▶ **WHAT IS BEING ASKED**
Every line of the data that contains the string "colspan" must be copied.
##### RECORDS SUPPLIED
Background: an optimization exercise with open tools, aiming at small area. Do not read the settings as production practice.
Where RTL was checked, it was by simulation tests only, not by an equivalence proof against the original.
Power is estimated from default activity; no workload was simulated.

==> pepper <==
Design vmstack_core, start of the top module:
module vmstack_core (
    input  wire        clk,
    input  wire        rst,           
    input  wire        start,         
    input  wire [8:0]  img_len,       
    output wire        mem_req,
    output wire        mem_we,
    output wire [7:0]  mem_addr,
    output wire [31:0] mem_wdata,
    input  wire        mem_ack,
    input  wire [31:0] mem_rdata,
    output wire [1:0]  run,
    output wire [2:0]  fcause,
    output wire [8:0]  pc,
    output wire [8:0]  sp,
    output wire [31:0] result,
    output wire        result_valid,
    output wire        trace_valid,
    output wire [8:0]  trace_pc,
    output wire [2:0]  trace_op,
    output wire [31:0] trace_tos,
    output wire        trace_tos_valid
);
    reg [4:0]  st;
    reg [5:0]  idx;        
    reg [2:0]  slice;      
    reg [31:0] T;
    reg [7:0]  b0, b1, b2, b3;
    reg        sbit;       
    reg        g;          
    reg        cy;         
    reg        qneg;       
    reg [7:0]  pco;        
    reg [7:0]  len;        
    reg [6:0]  spr;
    wire       running = (st[4:3] == 2'b00);
    wire [2:0] op      = st[2:0];
    wire       fetch   = running & (op == 3'd6);
    wire       ex      = running & ~fetch;
    wire       o_halt  = (op == 3'd0);
    wire       o_as    = (op == 3'd1) | (op == 3'd2);
    wire       o_sub   = (op == 3'd2);
    wire       o_mul   = (op == 3'd3);
    wire       o_div   = (op == 3'd4);
    wire       o_push  = (op == 3'd5);
    wire       o_long  = o_mul | o_div;
    wire [8:0] pcv = {1'b0, pco} + 9'd100;
    assign pc       = pcv;
    assign trace_pc = pcv;
    assign sp       = {2'b00, spr};
    wire   sp_ne = (spr != 7'd100);
    assign run             = st[4:3];
    assign fcause          = st[2:0];
    assign result          = T;
    assign trace_tos       = T;
    assign mem_wdata       = T;
    assign result_valid    = (st[4:3] == 2'b01) & sp_ne;
    assign trace_op        = op;
    assign trace_tos_valid = sp_ne;
  ...
clock: 10.0 ns
lec_check: 0
cap_margin: 20
core_margin: 2
core_utilization: 40
cts_buf_list: sky130_fd_sc_hd__clkbuf_8
slew_margin: 20
standard.sh (not shown) runs the stock make flow with config.mk's settings and CLKGATE_MAP_FILE= SYNTH_SCRIPT=/design/flow/synth_recipe.tcl, a recipe that flattens the netlist after the stock synthesis.
==> flow/flow/run.sh <==
#!/bin/bash
# The standard layout, with the port buffers that global placement inserts
# made of the smallest buffer cell. Each tool's output goes to its own log
# under orfs/logs (ORFS's own logging); the make output goes to flow.log.
set -euo pipefail
export BUFFER_PORTS_ARGS="-buffer_cell sky130_fd_sc_hd__buf_1"
bash standard.sh > flow.log 2>&1
==> tundra (differences from pepper) <==
--- a/flow/design.v
+++ b/flow/design.v
@@ -16,50 +16,51 @@
     output wire [31:0] result,
     output wire        result_valid,
     output wire        trace_valid,
     output wire [8:0]  trace_pc,
     output wire [2:0]  trace_op,
     output wire [31:0] trace_tos,
     output wire        trace_tos_valid
 );
-    reg [4:0]  st;
+    reg [1:0]  runr;
+    reg [2:0]  low;
     reg [5:0]  idx;        
     reg [2:0]  slice;      
     reg [31:0] T;
     reg [7:0]  b0, b1, b2, b3;
     reg        sbit;       
     reg        g;          
     reg        cy;         
     reg        qneg;       
     reg [7:0]  pco;        
     reg [7:0]  len;        
     reg [6:0]  spr;
-    wire       running = (st[4:3] == 2'b00);
-    wire [2:0] op      = st[2:0];
+    wire       running = (runr == 2'b00);
+    wire [2:0] op      = low;
     wire       fetch   = running & (op == 3'd6);
     wire       ex      = running & ~fetch;
     wire       o_halt  = (op == 3'd0);
     wire       o_as    = (op == 3'd1) | (op == 3'd2);
     wire       o_sub   = (op == 3'd2);
     wire       o_mul   = (op == 3'd3);
     wire       o_div   = (op == 3'd4);
     wire       o_push  = (op == 3'd5);
     wire       o_long  = o_mul | o_div;
     wire [8:0] pcv = {1'b0, pco} + 9'd100;
     assign pc       = pcv;
     assign trace_pc = pcv;
     assign sp       = {2'b00, spr};
     wire   sp_ne = (spr != 7'd100);
-    assign run             = st[4:3];
-    assign fcause          = st[2:0];
+    assign run             = runr;
+    assign fcause          = low;
     assign result          = T;
     assign trace_tos       = T;
     assign mem_wdata       = T;
-    assign result_valid    = (st[4:3] == 2'b01) & sp_ne;
+    assign result_valid    = (runr == 2'b01) & sp_ne;
     assign trace_op        = op;
     assign trace_tos_valid = sp_ne;
     localparam A_PC = 2'd0, A_SPM = 2'd1, A_SP = 2'd2, A_SPP = 2'd3;
     localparam X_0 = 2'd0, X_T = 2'd1, X_2T = 2'd2, X_B = 2'd3;
     wire i0 = (idx == 6'd0), i1 = (idx == 6'd1), i2 = (idx == 6'd2), i3 = (idx == 6'd3);
     wire loop  = o_long & (idx >= 6'd4) & (idx < 6'd36);
     wire lastl = o_long & (idx == 6'd35);
     wire trace = o_long ? (idx == 6'd40) : i3;
@@ -115,18 +116,17 @@
             3'd2: ylane = mem_rdata[11:8];
             3'd3: ylane = mem_rdata[15:12];
             3'd4: ylane = mem_rdata[19:16];
             3'd5: ylane = mem_rdata[23:20];
             3'd6: ylane = mem_rdata[27:24];
             default: ylane = mem_rdata[31:28];
         endcase
     end
-    wire       mask  = o_push & (slice == 3'd7);
-    wire [3:0] yv    = ylane & {4{yen}} & {~mask, ~mask, 2'b11};
+    wire [3:0] yv    = ylane & {4{yen}};
     wire [3:0] yy    = yv ^ {4{sub}};
     wire       sin   = (slice == 3'd0) ? (o_div & head) : sbit;
     reg  [3:0] xv;
     always @(*) begin
         case (xsel)
             X_0:  xv = 4'd0;
             X_T:  xv = T[3:0];
             X_2T: xv = {T[2:0], sin};
@@ -160,52 +160,52 @@
     always @(posedge clk) begin
         if (~ex) begin
             slice <= 3'd0;
             idx   <= 6'd0;
         end else if (adv) begin
             {idx, slice} <= {idx, slice} + 9'd1;
         end
     end
-    always @(posedge clk) begin
-        if (rst) begin
-            st <= 5'b11000;
-        end else if (~running) begin
-            if (start) begin
-                if (img_len > 9'd156) begin
-                    st <= 5'b11000;
-                end else begin
-                    st  <= 5'b00110;
-                    pco <= 8'd0;
-                    spr <= 7'd100;
-                    len <= img_len[7:0];
-                end
-            end
+    wire [1:0] tag   = mem_rdata[31:30];
+    wire [2:0] pl    = mem_rdata[2:0];
+    wire       pbig  = (mem_rdata[29:3] != 27'd0) | (pl > 3'd4);
+    wire       sp0   = (spr == 7'd0);
+    wire       spu   = (spr > 7'd98);
+    wire       dfault = tag[1] | (~tag[0] & sp0) | (tag[0] & (pbig | (pl != 3'd0) & spu));
+    reg  [2:0] dlow;
+    always @(*) begin
+        if (tag[1])        dlow = tag[0] ? 3'd1 : 3'd5;      
+        else if (~tag[0])  dlow = sp0 ? 3'd3 : 3'd5;         
+        else if (pbig)     dlow = 3'd1;                      
+        else if (pl != 3'd0 && spu) dlow = 3'd2;             
+        else               dlow = pl;                        
+    end
+    always @(posedge clk) begin
+        if (rst)
+            runr <= 2'b11;
+        else if (~running) begin
+            if (start) runr <= (img_len > 9'd156) ? 2'b11 : 2'b00;
         end else if (fetch) begin
-            if (!pc_ok) begin
-                st <= 5'b10110;                           
-            end else if (mem_ack) begin
-                if (mem_rdata[31:30] == 2'b10)
-                    st <= 5'b10101;                       
-                else if (mem_rdata[31] | (mem_rdata[30] &
-                         ((mem_rdata[29:3] != 27'd0) | (mem_rdata[2:0] > 3'd4))))
-                    st <= 5'b10001;                       
-                else if (~mem_rdata[30]) begin
-                    if (spr == 7'd0) st <= 5'b10011;      
-                    else             st <= 5'b00101;      
-                end else if (mem_rdata[2:0] == 3'd0)
-                    st <= 5'b00000;                       
-                else if (spr > 7'd98)
-                    st <= 5'b10010;                       
-                else
-                    st <= {2'b00, mem_rdata[2:0]};
-            end
-        end else begin
-            if (trace) begin
-                pco <= pco + 8'd1;
-                st  <= o_halt ? 5'b01000 : 5'b00110;
-            end else if (divzero) begin
-                st <= 5'b10100;                           
-            end
-            if (wfin & wr & mem_ack) spr <= spa;
-        end
+            if (~pc_ok | mem_ack & dfault) runr <= 2'b10;
+        end else if (trace & o_halt)
+            runr <= 2'b01;
+        else if (divzero)
+            runr <= 2'b10;
+    end
+    always @(posedge clk) begin
+        if (~running) begin
+            if (start) low <= 3'd6;
+        end else if (fetch) begin
+            if (pc_ok & mem_ack) low <= dlow;
+        end else if (trace & ~o_halt)
+            low <= 3'd6;
+    end
+    always @(posedge clk) begin
+        if (~running & start) begin
+            pco <= 8'd0;
+            spr <= 7'd100;
+            len <= img_len[7:0];
+        end
+        if (ex & trace) pco <= pco + 8'd1;
+        if (ex & wfin & wr & mem_ack) spr <= spa;
     end
 endmodule
==> flow/config.mk (replaced) <==
export PLATFORM = sky130hd
export DESIGN_NAME = vmstack_core
export DESIGN_NICKNAME = vmstack_core
export VERILOG_FILES = /design/flow/design.v
export SDC_FILE = /design/flow/constraint.sdc
export NUM_CORES = 4
export LEC_CHECK = 0
export ABC_AREA = 1
export CAP_MARGIN = 20
export CORE_MARGIN = 2
export CORE_UTILIZATION = 40
export CTS_BUF_LIST = sky130_fd_sc_hd__clkbuf_8
export SLEW_MARGIN = 20
==> garnet (differences from pepper) <==
--- a/flow/design.v
+++ b/flow/design.v
@@ -16,50 +16,51 @@
     output wire [31:0] result,
     output wire        result_valid,
     output wire        trace_valid,
     output wire [8:0]  trace_pc,
     output wire [2:0]  trace_op,
     output wire [31:0] trace_tos,
     output wire        trace_tos_valid
 );
-    reg [4:0]  st;
+    reg [1:0]  runr;
+    reg [2:0]  low;
     reg [5:0]  idx;        
     reg [2:0]  slice;      
     reg [31:0] T;
     reg [7:0]  b0, b1, b2, b3;
     reg        sbit;       
     reg        g;          
     reg        cy;         
     reg        qneg;       
     reg [7:0]  pco;        
     reg [7:0]  len;        
     reg [6:0]  spr;
-    wire       running = (st[4:3] == 2'b00);
-    wire [2:0] op      = st[2:0];
+    wire       running = (runr == 2'b00);
+    wire [2:0] op      = low;
     wire       fetch   = running & (op == 3'd6);
     wire       ex      = running & ~fetch;
     wire       o_halt  = (op == 3'd0);
     wire       o_as    = (op == 3'd1) | (op == 3'd2);
     wire       o_sub   = (op == 3'd2);
     wire       o_mul   = (op == 3'd3);
     wire       o_div   = (op == 3'd4);
     wire       o_push  = (op == 3'd5);
     wire       o_long  = o_mul | o_div;
     wire [8:0] pcv = {1'b0, pco} + 9'd100;
     assign pc       = pcv;
     assign trace_pc = pcv;
     assign sp       = {2'b00, spr};
     wire   sp_ne = (spr != 7'd100);
-    assign run             = st[4:3];
-    assign fcause          = st[2:0];
+    assign run             = runr;
+    assign fcause          = low;
     assign result          = T;
     assign trace_tos       = T;
     assign mem_wdata       = T;
-    assign result_valid    = (st[4:3] == 2'b01) & sp_ne;
+    assign result_valid    = (runr == 2'b01) & sp_ne;
     assign trace_op        = op;
     assign trace_tos_valid = sp_ne;
     localparam A_PC = 2'd0, A_SPM = 2'd1, A_SP = 2'd2, A_SPP = 2'd3;
     localparam X_0 = 2'd0, X_T = 2'd1, X_2T = 2'd2, X_B = 2'd3;
     wire i0 = (idx == 6'd0), i1 = (idx == 6'd1), i2 = (idx == 6'd2), i3 = (idx == 6'd3);
     wire loop  = o_long & (idx >= 6'd4) & (idx < 6'd36);
     wire lastl = o_long & (idx == 6'd35);
     wire trace = o_long ? (idx == 6'd40) : i3;
@@ -115,18 +116,17 @@
             3'd2: ylane = mem_rdata[11:8];
             3'd3: ylane = mem_rdata[15:12];
             3'd4: ylane = mem_rdata[19:16];
             3'd5: ylane = mem_rdata[23:20];
             3'd6: ylane = mem_rdata[27:24];
             default: ylane = mem_rdata[31:28];
         endcase
     end
-    wire       mask  = o_push & (slice == 3'd7);
-    wire [3:0] yv    = ylane & {4{yen}} & {~mask, ~mask, 2'b11};
+    wire [3:0] yv    = ylane & {4{yen}};
     wire [3:0] yy    = yv ^ {4{sub}};
     wire       sin   = (slice == 3'd0) ? (o_div & head) : sbit;
     reg  [3:0] xv;
     always @(*) begin
         case (xsel)
             X_0:  xv = 4'd0;
             X_T:  xv = T[3:0];
             X_2T: xv = {T[2:0], sin};
@@ -160,52 +160,52 @@
     always @(posedge clk) begin
         if (~ex) begin
             slice <= 3'd0;
             idx   <= 6'd0;
         end else if (adv) begin
             {idx, slice} <= {idx, slice} + 9'd1;
         end
     end
-    always @(posedge clk) begin
-        if (rst) begin
-            st <= 5'b11000;
-        end else if (~running) begin
-            if (start) begin
-                if (img_len > 9'd156) begin
-                    st <= 5'b11000;
-                end else begin
-                    st  <= 5'b00110;
-                    pco <= 8'd0;
-                    spr <= 7'd100;
-                    len <= img_len[7:0];
-                end
-            end
+    wire [1:0] tag   = mem_rdata[31:30];
+    wire [2:0] pl    = mem_rdata[2:0];
+    wire       pbig  = (mem_rdata[29:3] != 27'd0) | (pl > 3'd4);
+    wire       sp0   = (spr == 7'd0);
+    wire       spu   = (spr > 7'd98);
+    wire       dfault = tag[1] | (~tag[0] & sp0) | (tag[0] & (pbig | (pl != 3'd0) & spu));
+    reg  [2:0] dlow;
+    always @(*) begin
+        if (tag[1])        dlow = tag[0] ? 3'd1 : 3'd5;      
+        else if (~tag[0])  dlow = sp0 ? 3'd3 : 3'd5;         
+        else if (pbig)     dlow = 3'd1;                      
+        else if (pl != 3'd0 && spu) dlow = 3'd2;             
+        else               dlow = pl;                        
+    end
+    always @(posedge clk) begin
+        if (rst)
+            runr <= 2'b11;
+        else if (~running) begin
+            if (start) runr <= (img_len > 9'd156) ? 2'b11 : 2'b00;
         end else if (fetch) begin
-            if (!pc_ok) begin
-                st <= 5'b10110;                           
-            end else if (mem_ack) begin
-                if (mem_rdata[31:30] == 2'b10)
-                    st <= 5'b10101;                       
-                else if (mem_rdata[31] | (mem_rdata[30] &
-                         ((mem_rdata[29:3] != 27'd0) | (mem_rdata[2:0] > 3'd4))))
-                    st <= 5'b10001;                       
-                else if (~mem_rdata[30]) begin
-                    if (spr == 7'd0) st <= 5'b10011;      
-                    else             st <= 5'b00101;      
-                end else if (mem_rdata[2:0] == 3'd0)
-                    st <= 5'b00000;                       
-                else if (spr > 7'd98)
-                    st <= 5'b10010;                       
-                else
-                    st <= {2'b00, mem_rdata[2:0]};
-            end
-        end else begin
-            if (trace) begin
-                pco <= pco + 8'd1;
-                st  <= o_halt ? 5'b01000 : 5'b00110;
-            end else if (divzero) begin
-                st <= 5'b10100;                           
-            end
-            if (wfin & wr & mem_ack) spr <= spa;
-        end
+            if (~pc_ok | mem_ack & dfault) runr <= 2'b10;
+        end else if (trace & o_halt)
+            runr <= 2'b01;
+        else if (divzero)
+            runr <= 2'b10;
+    end
+    always @(posedge clk) begin
+        if (~running) begin
+            if (start) low <= 3'd6;
+        end else if (fetch) begin
+            if (pc_ok & mem_ack) low <= dlow;
+        end else if (trace & ~o_halt)
+            low <= 3'd6;
+    end
+    always @(posedge clk) begin
+        if (~running & start) begin
+            pco <= 8'd0;
+            spr <= 7'd100;
+            len <= img_len[7:0];
+        end
+        if (ex & trace) pco <= pco + 8'd1;
+        if (ex & wfin & wr & mem_ack) spr <= spa;
     end
 endmodule
==> flow/flow/run.sh (replaced) <==
#!/bin/bash
# The standard layout (standard.sh, the standard flow's own ORFS run) with two changes:
# the port buffers that global placement inserts use the smallest buffer
# cell, and clock tree synthesis inserts no dummy loads. Each ORFS step
# writes its own log under orfs/logs; the make output goes to flow.log.
set -euo pipefail
export BUFFER_PORTS_ARGS="-buffer_cell sky130_fd_sc_hd__buf_1"
export CTS_ARGS="-sink_clustering_enable -repair_clock_nets -buf_list sky130_fd_sc_hd__clkbuf_8 -dont_use_dummy_load"
bash standard.sh > flow.log 2>&1
==> flow/config.mk (replaced) <==
export PLATFORM = sky130hd
export DESIGN_NAME = vmstack_core
export DESIGN_NICKNAME = vmstack_core
export VERILOG_FILES = /design/flow/design.v
export SDC_FILE = /design/flow/constraint.sdc
export NUM_CORES = 4
export LEC_CHECK = 0
export ABC_AREA = 1
export CAP_MARGIN = 20
export CORE_MARGIN = 2
export CORE_UTILIZATION = 40
export CTS_BUF_LIST = sky130_fd_sc_hd__clkbuf_8
export SLEW_MARGIN = 20
==> cedar (differences from pepper) <==
==> flow/config.mk (replaced) <==
export PLATFORM = sky130hd
export DESIGN_NAME = vmstack_core
export DESIGN_NICKNAME = vmstack_core
export VERILOG_FILES = /design/flow/design.v
export SDC_FILE = /design/flow/constraint.sdc
export NUM_CORES = 4
export LEC_CHECK = 0
export ABC_AREA = 1
export CAP_MARGIN = 20
export CORE_MARGIN = 2
export CORE_UTILIZATION = 40
export CTS_BUF_LIST = sky130_fd_sc_hd__clkbuf_8
export SLEW_MARGIN = 20
==> impl_results.html <==
<table>
<tr><th>Metric</th><th>Value</th></tr>
<tr><th colspan="2">Die</th></tr>
<tr><td>Count of inserted tapcells</td><td>between 200 and 250</td></tr>
<tr><th colspan="2">Drt</th></tr>
<tr><td>Detailed Route Iter0 Violations</td><td>326</td></tr>
<tr><th colspan="2">Place</th></tr>
<tr><td>Area after DPL</td><td>6719 um^2</td></tr>
<tr><th colspan="2">Run status</th></tr>
<tr><td>Outcome</td><td>timing/DRC/antenna clean</td></tr>
</table>
# the run above: tundra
##########
▶ **SOLUTION TO THIS TASK**
<tr><th colspan="2">Die</th></tr>
<tr><th colspan="2">Drt</th></tr>
<tr><th colspan="2">Place</th></tr>
<tr><th colspan="2">Run status</th></tr>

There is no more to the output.